Referring now to FIG. 6, this shows decoding apparatus for decoding an audio signal coded with the circuit of FIG. 4 or 5. Similar parts to those of FIG. 4 and 5 are denoted by the same reference numerals. Stereophonic coded audio signals are fed to the Left and Right inputs 100, 102, and gain controlled versions of these signals are produced by bandpass filters 42, rectifiers, and AGC units 52. The signals are summed as at 54, and band pass filtered versions of the summed signal are added and subtracted as in units 56-66. A code detector unit 84 (as in FIG. 5), under the control of a controller 106, detects the presence of signals from summer 64 (representing synchronizing pulses) and signals from subtractor 66 (representing data pulses).
In the situation where a monophonic signal is to be decoded, or a stereophonic signal converted to mono, then an audio signal will be applied to only one of the inputs 100, 102.
In the prior art, the coded signal comprised a synchronization pulse of duration 8 data bit periods. In the present embodiments this has been replaced by a plurality of short pulses (in the present example 6). Each of these pulses consists of the absence of data in the plurality of wavebands for one period, followed by the presence of pulses in all wavebands of the plurality for a further period of one bit, thus having a total duration of twelve bit periods. The decoding device will only detect the presence of a code if the size and duration of each of these pulses is within predetermined limits. This modification has two advantages. Firstly it is very unlikely that the program material will have this form of time dependence so that false data detection is minimized. Secondly, the presence of several leading and/or trailing edges to the pulses makes accurate synchronization of the expected position of the data pulses easier and thus minimizes crosstalk between successive bits in the following message portion of the code signal. In addition, error detection may be improved by the incorporation of check-bits in the data or message portion of the code signal. In the above examples 5 check bits are used. This can give the advantage that the decoding device does not have to average over several full code durations before producing a valid code word, thereby speeding up the retrieval of the code.
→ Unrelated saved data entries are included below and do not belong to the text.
<file path="src/rtl/cnn_pkg.sv">
// Shared CNN definitions.
// Purpose : geometry constants for the pooled feature maps, the signed 8-bit
//           sample type shared with the memory banks, and the state
//           encoding of the fully connected output stage.
// Ports   : none (package).
package cnn_pkg;

    localparam int IMG_W         = 28;            // full-resolution row pitch in a bank
    localparam int POOL_DIM      = 14;            // pooled map is POOL_DIM x POOL_DIM
    localparam int FEAT_PER_CH   = 196;           // pooled features per channel
    localparam int PAIRS_PER_CH  = 98;            // two features fetched per cycle
    localparam int PAIRS_PER_ROW = POOL_DIM / 2;  // 7 pairs per pooled row

    typedef logic signed [7:0] data8_t;

    typedef enum logic [2:0] {
        FC_IDLE,
        FC_READ,
        FC_DRAIN1,
        FC_DRAIN2,
        FC_EMIT,
        FC_FIN
    } fc_state_t;

endpackage

</file>
<file path="src/rtl/fc_classifier_if.sv">
// Bus bundle of the fully connected classifier.
// Purpose : groups start, the broadcast bank read port, the weight/bias ROM
//           ports and the result outputs.
// Ports   : master = classifier side (drives addresses and results),
//           slave  = environment side (banks, ROMs, result consumer).
interface fc_classifier_if #(
    parameter int CH    = 8,
    parameter int ACC_W = 26
);
    import cnn_pkg::*;

    logic                    start;
    logic                    load;
    logic [9:0]              addr1;
    logic [9:0]              addr2;
    logic [CH*8-1:0]         data1_bus;
    logic [CH*8-1:0]         data2_bus;
    logic [13:0]             w_addr1;
    logic [13:0]             w_addr2;
    data8_t                  w_data1;
    data8_t                  w_data2;
    logic [3:0]              b_addr;
    data8_t                  b_data;
    logic                    out_valid;
    logic [3:0]              out_class;
    logic signed [ACC_W-1:0] out_logit;
    logic                    done;
    logic [3:0]              pred_class;
    logic                    busy;

    modport master (
        input  start, data1_bus, data2_bus, w_data1, w_data2, b_data,
        output load, addr1, addr2, w_addr1, w_addr2, b_addr,
               out_valid, out_class, out_logit, done, pred_class, busy
    );

    modport slave (
        output start, data1_bus, data2_bus, w_data1, w_data2, b_data,
        input  load, addr1, addr2, w_addr1, w_addr2, b_addr,
               out_valid, out_class, out_logit, done, pred_class, busy
    );

endinterface

</file>
<file path="src/rtl/fc_addr_gen.sv">
// Address generator for the fully connected stage.
// Purpose : holds the class (k), channel (c) and pair counters and derives
//           the bank, weight and bias addresses of the pair being read.
// Ports   : clk, rst              - clock, async active-high reset
//           clear                 - restart at k=0, c=0, p=0
//           advance               - step to the next pair (wraps into c)
//           next_class            - k+1, c=0, p=0
//           addr1/addr2           - bank addresses of the current pair
//           w_addr1/w_addr2       - weight ROM addresses of the current pair
//           b_addr                - bias address (= k)
//           chan                  - channel of the current pair
//           last_pair/last_class  - final pair of the class / final class
module fc_addr_gen
    import cnn_pkg::*;
#(
    parameter int CH      = 8,
    parameter int N_CLASS = 10,
    parameter int CH_W    = 3
) (
    input  logic            clk,
    input  logic            rst,
    input  logic            clear,
    input  logic            advance,
    input  logic            next_class,
    output logic [9:0]      addr1,
    output logic [9:0]      addr2,
    output logic [13:0]     w_addr1,
    output logic [13:0]     w_addr2,
    output logic [3:0]      b_addr,
    output logic [CH_W-1:0] chan,
    output logic            last_pair,
    output logic            last_class
);

    // The pair index p is kept as pooled row r and column-pair q so that no
    // divide by 7 is needed.
    logic [3:0]      k_q, k_d;
    logic [CH_W-1:0] c_q, c_d;
    logic [3:0]      r_q, r_d;
    logic [2:0]      q_q, q_d;
    logic [6:0]      p_d;
    logic [9:0]      addr1_q, addr1_d, addr2_q, addr2_d;
    logic [13:0]     w_addr1_q, w_addr1_d, w_addr2_q, w_addr2_d;

    always_comb begin
        k_d = k_q;
        c_d = c_q;
        r_d = r_q;
        q_d = q_q;
        if (clear) begin
            k_d = '0;
            c_d = '0;
            r_d = '0;
            q_d = '0;
        end else if (next_class) begin
            k_d = k_q + 4'd1;
            c_d = '0;
            r_d = '0;
            q_d = '0;
        end else if (advance) begin
            if (q_q == 3'(PAIRS_PER_ROW - 1)) begin
                q_d = '0;
                if (r_q == 4'(POOL_DIM - 1)) begin
                    r_d = '0;
                    c_d = c_q + CH_W'(1);
                end else begin
                    r_d = r_q + 4'd1;
                end
            end else begin
                q_d = q_q + 3'd1;
            end
        end

        p_d = 7'(r_d) * 7'(PAIRS_PER_ROW) + 7'(q_d);

        // Pooled pixels live at even columns of even rows: pooled (r, 2q)
        // is full-res (2r, 4q), so the stride is two image rows per r.
        addr1_d   = 10'(r_d) * 10'(2 * IMG_W) + 10'(q_d) * 10'd4;
        addr2_d   = addr1_d + 10'd2;
        w_addr1_d = 14'(k_d) * 14'(CH * FEAT_PER_CH)
                  + 14'(c_d) * 14'(FEAT_PER_CH)
                  + 14'(p_d) * 14'd2;
        w_addr2_d = w_addr1_d + 14'd1;
    end

    always_ff @(posedge clk or posedge rst) begin
        if (rst) begin
            k_q       <= '0;
            c_q       <= '0;
            r_q       <= '0;
            q_q       <= '0;
            addr1_q   <= '0;
            addr2_q   <= '0;
            w_addr1_q <= '0;
            w_addr2_q <= '0;
        end else begin
            k_q       <= k_d;
            c_q       <= c_d;
            r_q       <= r_d;
            q_q       <= q_d;
            addr1_q   <= addr1_d;
            addr2_q   <= addr2_d;
            w_addr1_q <= w_addr1_d;
            w_addr2_q <= w_addr2_d;
        end
    end

    assign addr1      = addr1_q;
    assign addr2      = addr2_q;
    assign w_addr1    = w_addr1_q;
    assign w_addr2    = w_addr2_q;
    assign b_addr     = k_q;
    assign chan       = c_q;
    assign last_pair  = (q_q == 3'(PAIRS_PER_ROW - 1)) && (r_q == 4'(POOL_DIM - 1))
                     && (c_q == CH_W'(CH - 1));
    assign last_class = (k_q == 4'(N_CLASS - 1));

endmodule

</file>
<file path="src/rtl/fc_classifier.sv">
// Fully connected output stage.
// Purpose : after start, streams every channel's 14x14 pooled map two
//           pixels per cycle, multiply-accumulates against signed weights,
//           adds a per-class bias, emits one logit per class and finally
//           the argmax class.
// Ports   : clk  - clock
//           rst  - asynchronous active-high reset
//           bus  - fc_classifier_if.master: start, bank/weight/bias read
//                  ports, out_valid/out_class/out_logit, done, pred_class,
//                  busy
module fc_classifier
    import cnn_pkg::*;
#(
    parameter int CH      = 8,
    parameter int N_CLASS = 10,
    parameter int ACC_W   = 26
) (
    input logic             clk,
    input logic             rst,
    fc_classifier_if.master bus
);

    localparam int CH_W = (CH > 1) ? $clog2(CH) : 1;

    fc_state_t               state_q, state_d;
    logic                    load_q, load_d;
    logic                    busy_q, busy_d;
    logic                    done_q, done_d;
    logic                    out_valid_q, out_valid_d;
    logic [3:0]              out_class_q, out_class_d;
    logic signed [ACC_W-1:0] out_logit_q, out_logit_d;
    logic [3:0]              pred_q, pred_d;
    logic signed [ACC_W-1:0] max_q, max_d;
    logic signed [ACC_W-1:0] acc_q, acc_d;
    logic signed [ACC_W-1:0] logit;

    // Two-stage pipeline: stage 1 is the cycle the bank/ROM data is on the
    // bus, stage 2 holds the registered product sum.
    logic                    valid1_q, valid1_d;
    logic [CH_W-1:0]         ch1_q, ch1_d;
    logic                    valid2_q, valid2_d;
    logic signed [16:0]      prod_q, prod_d;
    logic signed [15:0]      mul1, mul2;

    logic                    clear, advance, next_class;
    logic [CH_W-1:0]         chan;
    logic [3:0]              k_cur;
    logic                    last_pair, last_class;

    data8_t data1_ch [CH];
    data8_t data2_ch [CH];

    genvar gi;
    generate
        for (gi = 0; gi < CH; gi++) begin : g_unpack
            assign data1_ch[gi] = bus.data1_bus[8*gi +: 8];
            assign data2_ch[gi] = bus.data2_bus[8*gi +: 8];
        end
    endgenerate

    fc_addr_gen #(
        .CH      (CH),
        .N_CLASS (N_CLASS),
        .CH_W    (CH_W)
    ) u_addr_gen (
        .clk        (clk),
        .rst        (rst),
        .clear      (clear),
        .advance    (advance),
        .next_class (next_class),
        .addr1      (bus.addr1),
        .addr2      (bus.addr2),
        .w_addr1    (bus.w_addr1),
        .w_addr2    (bus.w_addr2),
        .b_addr     (k_cur),
        .chan       (chan),
        .last_pair  (last_pair),
        .last_class (last_class)
    );

    always_comb begin
        state_d     = state_q;
        clear       = 1'b0;
        advance     = 1'b0;
        next_class  = 1'b0;
        out_valid_d = 1'b0;
        out_class_d = out_class_q;
        out_logit_d = out_logit_q;
        pred_d      = pred_q;
        max_d       = max_q;
        logit       = '0;

        valid1_d = (state_q == FC_READ);
        ch1_d    = chan;
        valid2_d = valid1_q;
        mul1     = 16'(data1_ch[ch1_q]) * 16'(bus.w_data1);
        mul2     = 16'(data2_ch[ch1_q]) * 16'(bus.w_data2);
        prod_d   = 17'(mul1) + 17'(mul2);

        acc_d = valid2_q ? (acc_q + ACC_W'(prod_q)) : acc_q;

        case (state_q)
            FC_IDLE: begin
                if (bus.start) begin
                    state_d = FC_READ;
                    clear   = 1'b1;
                    acc_d   = '0;
                    max_d   = '0;
                end
            end
            FC_READ: begin
                if (last_pair) begin
                    state_d = FC_DRAIN1;
                end else begin
                    advance = 1'b1;
                end
            end
            FC_DRAIN1: state_d = FC_DRAIN2;
            FC_DRAIN2: begin
                // The final accumulate lands on this edge, so the logit is
                // formed from acc_d to have it registered during EMIT.
                state_d     = FC_EMIT;
                logit       = acc_d + ACC_W'(bus.b_data);
                out_valid_d = 1'b1;
                out_class_d = k_cur;
                out_logit_d = logit;
                // Strict compare: ties keep the lower class index.
                if ((k_cur == 4'd0) || (logit > max_q)) begin
                    max_d  = logit;
                    pred_d = k_cur;
                end
            end
            FC_EMIT: begin
                acc_d = '0;
                if (last_class) begin
                    state_d = FC_FIN;
                end else begin
                    state_d    = FC_READ;
                    next_class = 1'b1;
                end
            end
            FC_FIN:  state_d = FC_IDLE;
            default: state_d = FC_IDLE;
        endcase

        load_d = (state_d == FC_READ);
        busy_d = (state_d != FC_IDLE);
        done_d = (state_d == FC_FIN);
    end

    always_ff @(posedge clk or posedge rst) begin
        if (rst) begin
            state_q     <= FC_IDLE;
            load_q      <= 1'b0;
            busy_q      <= 1'b0;
            done_q      <= 1'b0;
            out_valid_q <= 1'b0;
            out_class_q <= '0;
            out_logit_q <= '0;
            pred_q      <= '0;
            max_q       <= '0;
            acc_q       <= '0;
            valid1_q    <= 1'b0;
            ch1_q       <= '0;
            valid2_q    <= 1'b0;
            prod_q      <= '0;
        end else begin
            state_q     <= state_d;
            load_q      <= load_d;
            busy_q      <= busy_d;
            done_q      <= done_d;
            out_valid_q <= out_valid_d;
            out_class_q <= out_class_d;
            out_logit_q <= out_logit_d;
            pred_q      <= pred_d;
            max_q       <= max_d;
            acc_q       <= acc_d;
            valid1_q    <= valid1_d;
            ch1_q       <= ch1_d;
            valid2_q    <= valid2_d;
            prod_q      <= prod_d;
        end
    end

    assign bus.load       = load_q;
    assign bus.busy       = busy_q;
    assign bus.done       = done_q;
    assign bus.out_valid  = out_valid_q;
    assign bus.out_class  = out_class_q;
    assign bus.out_logit  = out_logit_q;
    assign bus.pred_class = pred_q;
    assign bus.b_addr     = k_cur;

endmodule

</file>
<file path="src/flat_wrapper.sv">
// flat-port wrapper written by rule: the top's interface ports become plain ports
module fc_classifier_flat import cnn_pkg::*;
#(
    parameter int CH      = 8,
    parameter int N_CLASS = 10,
    parameter int ACC_W   = 26
)
  (clk, rst, bus_start, bus_data1_bus, bus_data2_bus, bus_w_data1, bus_w_data2, bus_b_data, bus_load, bus_addr1, bus_addr2, bus_w_addr1, bus_w_addr2, bus_b_addr, bus_out_valid, bus_out_class, bus_out_logit, bus_done, bus_pred_class, bus_busy);
  fc_classifier_if #(.CH(CH), .ACC_W(ACC_W)) bus_i ();
  input logic clk;
  input logic rst;
  input wire logic [$bits(bus_i.start)-1:0] bus_start;
  input wire logic [$bits(bus_i.data1_bus)-1:0] bus_data1_bus;
  input wire logic [$bits(bus_i.data2_bus)-1:0] bus_data2_bus;
  input wire logic [$bits(bus_i.w_data1)-1:0] bus_w_data1;
  input wire logic [$bits(bus_i.w_data2)-1:0] bus_w_data2;
  input wire logic [$bits(bus_i.b_data)-1:0] bus_b_data;
  output wire logic [$bits(bus_i.load)-1:0] bus_load;
  output wire logic [$bits(bus_i.addr1)-1:0] bus_addr1;
  output wire logic [$bits(bus_i.addr2)-1:0] bus_addr2;
  output wire logic [$bits(bus_i.w_addr1)-1:0] bus_w_addr1;
  output wire logic [$bits(bus_i.w_addr2)-1:0] bus_w_addr2;
  output wire logic [$bits(bus_i.b_addr)-1:0] bus_b_addr;
  output wire logic [$bits(bus_i.out_valid)-1:0] bus_out_valid;
  output wire logic [$bits(bus_i.out_class)-1:0] bus_out_class;
  output wire logic [$bits(bus_i.out_logit)-1:0] bus_out_logit;
  output wire logic [$bits(bus_i.done)-1:0] bus_done;
  output wire logic [$bits(bus_i.pred_class)-1:0] bus_pred_class;
  output wire logic [$bits(bus_i.busy)-1:0] bus_busy;
  assign bus_i.start = bus_start;
  assign bus_i.data1_bus = bus_data1_bus;
  assign bus_i.data2_bus = bus_data2_bus;
  assign bus_i.w_data1 = bus_w_data1;
  assign bus_i.w_data2 = bus_w_data2;
  assign bus_i.b_data = bus_b_data;
  assign bus_load = bus_i.load;
  assign bus_addr1 = bus_i.addr1;
  assign bus_addr2 = bus_i.addr2;
  assign bus_w_addr1 = bus_i.w_addr1;
  assign bus_w_addr2 = bus_i.w_addr2;
  assign bus_b_addr = bus_i.b_addr;
  assign bus_out_valid = bus_i.out_valid;
  assign bus_out_class = bus_i.out_class;
  assign bus_out_logit = bus_i.out_logit;
  assign bus_done = bus_i.done;
  assign bus_pred_class = bus_i.pred_class;
  assign bus_busy = bus_i.busy;
  fc_classifier #(.CH(CH), .N_CLASS(N_CLASS), .ACC_W(ACC_W)) u_core (.clk(clk), .rst(rst), .bus(bus_i));
endmodule
</file>
<file path="config.mk">
export PLATFORM = sky130hd
export DESIGN_NAME = fc_classifier_flat
export DESIGN_NICKNAME = d
export VERILOG_FILES = /design/src/rtl/cnn_pkg.sv /design/src/rtl/fc_classifier_if.sv /design/src/rtl/fc_addr_gen.sv /design/src/rtl/fc_classifier.sv /design/src/flat_wrapper.sv
export SDC_FILE = /design/constraint.sdc
export NUM_CORES = 1
export LEC_CHECK = 0
export CAP_MARGIN = 5
export CORE_MARGIN = 2
export CORE_UTILIZATION = 51
export CTS_CLUSTER_DIAMETER = 80
export CTS_CLUSTER_SIZE = 25
export DETAILED_ROUTE_END_ITERATION = 8
export GPL_TIMING_DRIVEN = 0
export PLACE_DENSITY = 0.91
export SKIP_LAST_GASP = 1
export SYNTH_ARGS = -nofsm -noshare
export SYNTH_HDL_FRONTEND = slang
export SYNTH_SLANG_ARGS = --single-unit
</file>
<file path="constraint.sdc">
create_clock -name clk -period 6.9 [get_ports clk]
set_input_delay 1.38 -clock clk [delete_from_list [all_inputs] [get_ports clk]]
set_output_delay 1.38 -clock clk [all_outputs]
set_load 0.005 [all_outputs]
</file>
==> metrics.txt <==
first-pass GRT wire length 72730 microns; fin crit period 7.211 ns; FILL cells 2027; Total Wirelength 50370 microns; total global-route track usage 27.23%; top cells by area, synth dfrtp_1 23%, fa_1 19%, ha_1 14%; DR pass1 iterations 6; mux share of post-synthesis cell area 9.121%; Clk pin slew, worst setup/hold paths 0.06 ns; placed inst area 0.01955 sq mm; period utilisation layout 104.5%; crit path launch type primary input; Synth Area per Inst 9.912 sq um; delay-heaviest family, CP adder cells; kind of critical path primary input to register; register bit total from synthesis 150; Hold WC Path Type register to register; pre-CTS setup slack -1.451 ns; most frequent cells after synthesis 270 x inv_1, 180 x ha_1, 156 x fa_1, 150 x dfrtp_1, 125 x nand2_1; 1st-iter DRT viols 1089; hpwl dp 34790 microns; fmax 0.1387 GHz; share of cells above drive strength 1 18.67%; Clock Latency Late Sink 0.44 ns; # IOs 245; CTS tree yes; Simple-Gate Fraction of Synth Area 12.38%; Worst Path Max Fanout 5; Buf/Inv on CP 6; Post-Syn Area 0.01654 sq mm; gr ovfl total 0; CTS root buf clkbuf_16; asr flop ratio synth 100.0%; largest buffer count on any clock path 2; adder-cell share of the synthesized area 32.49%; row cnt 65; Cell variety after synth 71; Max stage delay on crit path 0.64 ns; H-tree depth 4; max-cap viol count 0; Final Instance Area 0.02187 sq mm; Yosys top cell area share 22.69%; Final Skew 0.01233 ns; ANT nets after route 0; XOR/XNOR Fraction of Synth Area 4.908%; Cells after Synth 1669; most frequent CP cell fa_1; main combinational cell family by area after synthesis adder cells; Multi-input gate area 0.01228 sq mm; Placed Cells 2314; WP data required 7.20 ns; DIE AREA 0.03389 sq mm; core area 0.03172 sq mm; vias in the first global route 14763; die width 184.1 microns; Die Y 184.1 microns; DR WL/cell 20.79 microns; Compound-Gate Fraction of Synth Area 10.13%; Area growth syn-to-layout 32.17%; Yosys Warn Count 0; non-filler cells in the finished layout 2423; clock sink total 150; initial antenna violation count 2; gp weighted congestion 0.9486; Max Slew Vio Count 0; Slew @ Worst Pin 1.111 ns; Post-synth EDFFs 0; final net count 2497; via-per-instance ratio 5.872; # hold bufs at CTS 0; final setup violation count 4; pin count of the biggest net entering global routing 80; Rel. slew slack 25.82%; failing checks negative setup slack; cts bufs inserted 17; Synth area leader dfrtp_1; input/output buffers 239; Seq/Total Area, Yosys 22.69%; vias post-DR 14228; Residual DRC 0; most common cell in the netlist inv_1; RSZ-0062 raised after global routing yes; CP Cell Sequence dlygate4sd2_1 > mux4_2 > mux2_4 > and2_4 > fa_1 > inv_1 > fa_1 > inv_2 > fa_1 > inv_1 > fa_1 > fa_1 > inv_1 > fa_1 > ha_4 > inv_4 > o21bai_4 > a211oi_4 > nor2_2 > o311a_1 > a211oi_2; Critical-path top delay cell fa_1; Fin. Hold Viols 0; CP endpoint kind register; Initial Util 52.16%; critical path arrival 7.51 ns; status finished with violations; FF/Latch Area 0.003755 sq mm; Final WS setup -0.3106 ns; top_reg_cell synth dfrtp_1
==> registers in the layout, summed over array words and instances (netlist names), 3 cells and up <==
signal and count:
u_core.acc_q 26, u_core.bus.out_logit 26, u_core.max_q 26, u_core.prod_q 17, u_core.u_addr_gen.w_addr2 13, u_core.u_addr_gen.addr1 6, u_core.bus.out_class 4, u_core.bus.pred_class 4
u_core.u_addr_gen.b_addr 4, u_core.u_addr_gen.r_q 4, u_core.ch1_q 3, u_core.state_q 3, u_core.u_addr_gen.chan 3, u_core.u_addr_gen.q_q 3
==> cell usage in the layout, fill, tap and decap left out, types with 10 or more instances in the layout <==
cell type / synthesis / routed
o21ai_0: 37 / 30
buf_4: 28 / 84
nand3_1: 23 / 22
nor3_1: 13 / 12
fa_1: 156 / 142
clkbuf_1: 24 / 24
xor2_1: 28 / 28
clkdlybuf4s15_1: 0 / 10
o21bai_1: 17 / 13
fa_2: 0 / 14
clkbuf_16: 0 / 17
inv_1: 270 / 245
nand2_1: 125 / 121
inv_2: 0 / 20
a21oi_1: 77 / 64
mux2i_1: 33 / 23
o21a_1: 10 / 10
mux2i_4: 0 / 10
nand2b_1: 32 / 27
and2_1: 25 / 16
mux2_4: 8 / 14
a21oi_2: 0 / 10
mux4_2: 32 / 32
clkdlybuf4s50_1: 0 / 128
a21o_1: 44 / 44
mux2_2: 27 / 21
ha_4: 0 / 16
dfrtp_1: 150 / 149
ha_1: 180 / 157
buf_6: 1 / 21
dlymetal6s2s_1: 0 / 93
xnor2_1: 62 / 59
nor2_1: 48 / 43
nor2b_1: 75 / 67
==> area by class of cell <==
type                            instances  area share (%)
Clock buffer                           21           2.060
Clock inverter                         11          0.6809
Inverter                              271           4.721
Timing Repair Buffer                  317           15.19
Buffer                                 59           1.671
Multi-Input combinational cell       1190           56.18
Sequential cell                       150           17.17
Tap cell                              402           2.300
Antenna cell                            2         0.02289
==> logic make-up (layout without fill, tap and decap cells) <==
| family | Yosys count | count (layout) |
|---|---|---|
| compound gates | 258 | 258 |
| mux | 103 | 103 |
| other cells | 2 | 7 |
| simple gates | 397 | 397 |
| fa+ha+maj | 336 | 336 |
| flops | 150 | 150 |
| xor+xnor | 91 | 91 |
| buf+inv | 332 | 679 |
==> per-layer routing <==
metal | GRT usage [%] | up-vias | share of wire, %
li1 | - | 6189 | -
met1 | 30.17 | 6924 | 36
met2 | 50.02 | 846 | 51
met3 | 4.920 | 269 | 6.7
met4 | 13.66 | 0 | 6.7
met5 | 0 | - | 0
Any convenient form of coding using a plurality of narrow frequency bands may be used as an alternative to the forms described above. In particular, the frequency band may be chosen by “frequency-hopping” in an apparently random manner in an analogous way to that employed in radio communication systems in order to make the recorded signals more difficult to mask.
The position and number of the notch filters used in the invention need not be as described in the above examples. Two or more notch filters may be used. The notch filters need not be the specific filters described, although elliptic filters are preferred. The position, depth and width of the notches inserted by the filters may be chosen within broad ranges. The bandpass or masking filters employed likewise need not be restricted to 1-5 or 1-6 kHz, for example ranges of 2-5 or 2-4 kHz etc. may be employed instead depending upon the position of the notches in the given signal.
The foregoing disclosure has been set forth merely to illustrate the invention and is not intended to be limiting. Since modifications of the disclosed embodiments incorporating the spirit and substance of the invention may occur to persons skilled in the art, the invention should be construed to include everything within the scope of the appended claims and equivalents thereof.